Paul Pierce went viral and Jayhawks fans *might* not be surprised by why
Right now, there’s no basketball. There’s no baseball. There’s no soccer, and the Tokyo Olympics are looking at a year-long postponement. There’s nothing besides the NFL offseason—and I gotta say, it’s so on brand that the NFL is just motoring on like nothing is happening. All sports fans are scrambling for something to engage with.
While we’re not getting any new footage, we’ve got trusty archival content at our fingertips—an infinite amount of it. When I woke up to see that Paul Pierce was trending, I assumed that it because he crafted a particularly crazy take on The Jump, or something. Instead, it was ancient footage of baby-faced Pierce competing in the McDonald’s All-American dunk competition. Here it is:
As you can see, it all goes very poorly. It’s the polar opposite of performances Jayhawk fans might remember from that event—Lester Earl (he beats Kobe), Josh Selby and (then-KU-bound) DeShawn Stevenson. But Jayhawks fans from the mid-90s might not be surprised by Pierce’s now-viral performance.
In the fall of 1995, Paul Pierce was a freshman at Kansas and I was a nine-year-old living in the KC suburbs. Pierce is the first Jayhawk I remember distinctly as a recruit in his career timeline—coming from California, Roy William’s ace-in-the-hole recruiting-wise, he was very touted to the point where he was getting some ink in the Kansas City Star. I knew his name before Late Night that year, which is a thing that had not happened in previous seasons.
In the mid-’90s—and especially to kids—Michael Jordan is basketball dominance incarnate. In my imagination, any highly touted shooting guard would surely follow that mold; an above-the-rim-living competitor hellbound on swallowing opponents’ souls. I remember him rinsing people in the Late Night scrimmage, and that me and my cousin Marshall spent our entire walk back to his house on Illinois Street beaming about the performance. But I also distinctly remember that he wasn’t doing it by dunking on everyone.

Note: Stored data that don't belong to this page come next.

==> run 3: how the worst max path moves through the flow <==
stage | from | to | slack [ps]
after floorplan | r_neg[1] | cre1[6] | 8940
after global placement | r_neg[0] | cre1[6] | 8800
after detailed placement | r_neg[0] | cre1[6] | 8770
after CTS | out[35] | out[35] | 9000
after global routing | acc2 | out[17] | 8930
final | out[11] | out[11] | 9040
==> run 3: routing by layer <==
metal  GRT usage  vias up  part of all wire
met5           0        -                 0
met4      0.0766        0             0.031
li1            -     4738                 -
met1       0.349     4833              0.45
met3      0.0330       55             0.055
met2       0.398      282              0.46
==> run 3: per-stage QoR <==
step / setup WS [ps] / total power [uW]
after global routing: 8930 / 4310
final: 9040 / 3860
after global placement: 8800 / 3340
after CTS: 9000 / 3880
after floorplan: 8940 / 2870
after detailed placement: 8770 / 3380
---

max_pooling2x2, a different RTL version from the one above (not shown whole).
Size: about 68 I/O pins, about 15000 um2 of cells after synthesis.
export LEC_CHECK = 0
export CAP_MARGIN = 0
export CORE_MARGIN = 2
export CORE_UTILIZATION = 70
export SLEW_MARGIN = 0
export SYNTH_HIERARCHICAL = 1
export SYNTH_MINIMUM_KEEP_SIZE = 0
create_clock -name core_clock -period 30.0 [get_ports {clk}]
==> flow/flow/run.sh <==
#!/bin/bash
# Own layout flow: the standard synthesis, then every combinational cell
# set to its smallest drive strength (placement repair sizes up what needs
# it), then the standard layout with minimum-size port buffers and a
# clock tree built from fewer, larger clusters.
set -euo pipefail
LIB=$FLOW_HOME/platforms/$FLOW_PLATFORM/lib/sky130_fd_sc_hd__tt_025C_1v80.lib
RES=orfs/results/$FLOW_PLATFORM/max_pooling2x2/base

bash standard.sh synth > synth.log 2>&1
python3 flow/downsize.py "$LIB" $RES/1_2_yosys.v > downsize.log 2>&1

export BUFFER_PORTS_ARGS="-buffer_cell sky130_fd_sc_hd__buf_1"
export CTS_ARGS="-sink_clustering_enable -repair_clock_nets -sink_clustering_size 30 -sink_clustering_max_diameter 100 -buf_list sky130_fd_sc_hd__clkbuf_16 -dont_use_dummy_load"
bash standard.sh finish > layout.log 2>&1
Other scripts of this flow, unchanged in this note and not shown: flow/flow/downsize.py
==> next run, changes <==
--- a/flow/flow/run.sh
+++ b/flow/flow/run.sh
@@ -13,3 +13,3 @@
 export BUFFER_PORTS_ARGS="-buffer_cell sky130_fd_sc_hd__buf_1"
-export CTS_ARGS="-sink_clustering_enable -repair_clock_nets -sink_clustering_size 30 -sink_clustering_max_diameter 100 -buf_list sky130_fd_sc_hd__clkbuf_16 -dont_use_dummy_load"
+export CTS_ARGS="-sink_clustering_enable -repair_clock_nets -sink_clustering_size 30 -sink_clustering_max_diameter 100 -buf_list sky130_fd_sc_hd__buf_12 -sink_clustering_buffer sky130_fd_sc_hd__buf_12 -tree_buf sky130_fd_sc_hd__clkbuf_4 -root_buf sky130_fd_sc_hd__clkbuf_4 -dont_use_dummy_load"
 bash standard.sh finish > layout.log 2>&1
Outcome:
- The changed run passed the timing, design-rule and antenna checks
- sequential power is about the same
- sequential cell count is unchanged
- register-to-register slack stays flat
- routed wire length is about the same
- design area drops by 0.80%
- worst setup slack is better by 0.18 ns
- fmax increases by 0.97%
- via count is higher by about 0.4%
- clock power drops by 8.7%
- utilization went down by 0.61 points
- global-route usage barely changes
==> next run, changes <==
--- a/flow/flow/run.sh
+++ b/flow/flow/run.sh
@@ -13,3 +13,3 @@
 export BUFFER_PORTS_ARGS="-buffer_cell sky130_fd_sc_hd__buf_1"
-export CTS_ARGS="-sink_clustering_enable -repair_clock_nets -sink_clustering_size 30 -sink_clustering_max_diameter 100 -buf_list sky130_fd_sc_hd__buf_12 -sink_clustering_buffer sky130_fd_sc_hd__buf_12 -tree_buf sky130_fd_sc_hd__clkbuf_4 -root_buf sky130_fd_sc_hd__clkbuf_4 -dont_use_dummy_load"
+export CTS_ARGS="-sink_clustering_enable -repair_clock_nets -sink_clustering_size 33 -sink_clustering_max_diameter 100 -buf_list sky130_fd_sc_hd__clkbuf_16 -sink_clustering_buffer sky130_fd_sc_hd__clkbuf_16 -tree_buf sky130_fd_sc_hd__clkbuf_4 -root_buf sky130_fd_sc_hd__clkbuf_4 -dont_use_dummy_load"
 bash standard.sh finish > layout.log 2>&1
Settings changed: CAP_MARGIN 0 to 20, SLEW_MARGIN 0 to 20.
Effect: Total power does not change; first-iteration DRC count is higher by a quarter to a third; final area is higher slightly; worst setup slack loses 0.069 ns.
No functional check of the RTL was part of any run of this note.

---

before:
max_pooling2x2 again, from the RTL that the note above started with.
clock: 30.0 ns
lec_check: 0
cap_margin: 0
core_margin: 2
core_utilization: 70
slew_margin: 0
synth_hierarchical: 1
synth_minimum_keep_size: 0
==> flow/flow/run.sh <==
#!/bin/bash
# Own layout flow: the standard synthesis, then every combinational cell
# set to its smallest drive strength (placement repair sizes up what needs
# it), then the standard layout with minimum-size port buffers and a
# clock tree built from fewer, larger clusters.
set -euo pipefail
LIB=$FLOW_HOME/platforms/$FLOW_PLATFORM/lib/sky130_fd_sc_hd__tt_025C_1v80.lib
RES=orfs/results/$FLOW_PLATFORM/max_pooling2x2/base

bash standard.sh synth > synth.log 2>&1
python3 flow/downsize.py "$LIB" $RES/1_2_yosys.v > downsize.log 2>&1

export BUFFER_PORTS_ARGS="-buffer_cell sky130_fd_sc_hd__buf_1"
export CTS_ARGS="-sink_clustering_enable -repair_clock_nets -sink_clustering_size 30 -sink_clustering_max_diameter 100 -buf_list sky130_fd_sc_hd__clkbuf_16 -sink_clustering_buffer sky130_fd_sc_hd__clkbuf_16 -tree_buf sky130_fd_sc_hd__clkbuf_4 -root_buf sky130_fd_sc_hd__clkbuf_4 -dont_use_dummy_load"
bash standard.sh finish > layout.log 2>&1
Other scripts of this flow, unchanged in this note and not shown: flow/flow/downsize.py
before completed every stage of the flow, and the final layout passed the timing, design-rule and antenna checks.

Pierce was not that kind of player.
The memory is a funny thing, but I definitely remember some big Pierce Yamborghinis in college. In the extended cut of the Jayhawks’ famous intro video—which is probably the Pierce-at-Kansas clip most people think of—Pierce is dunking. Whether it was a Jacque Vaughn lob, or that sick reverse at :48 in that first linked video that I do not remember at all, Pierce could get up there and do damage. Some of the dunks in the Mizzou Big Eight tourney game are downright ferocious. But his dominance (when Williams begrudging allowed a starter to be dominant) was more floorbound and crafty, even at Kansas. It was hard to see that then, but looking back through the lens of his Hall of Fame-level NBA career, the picture is much clearer.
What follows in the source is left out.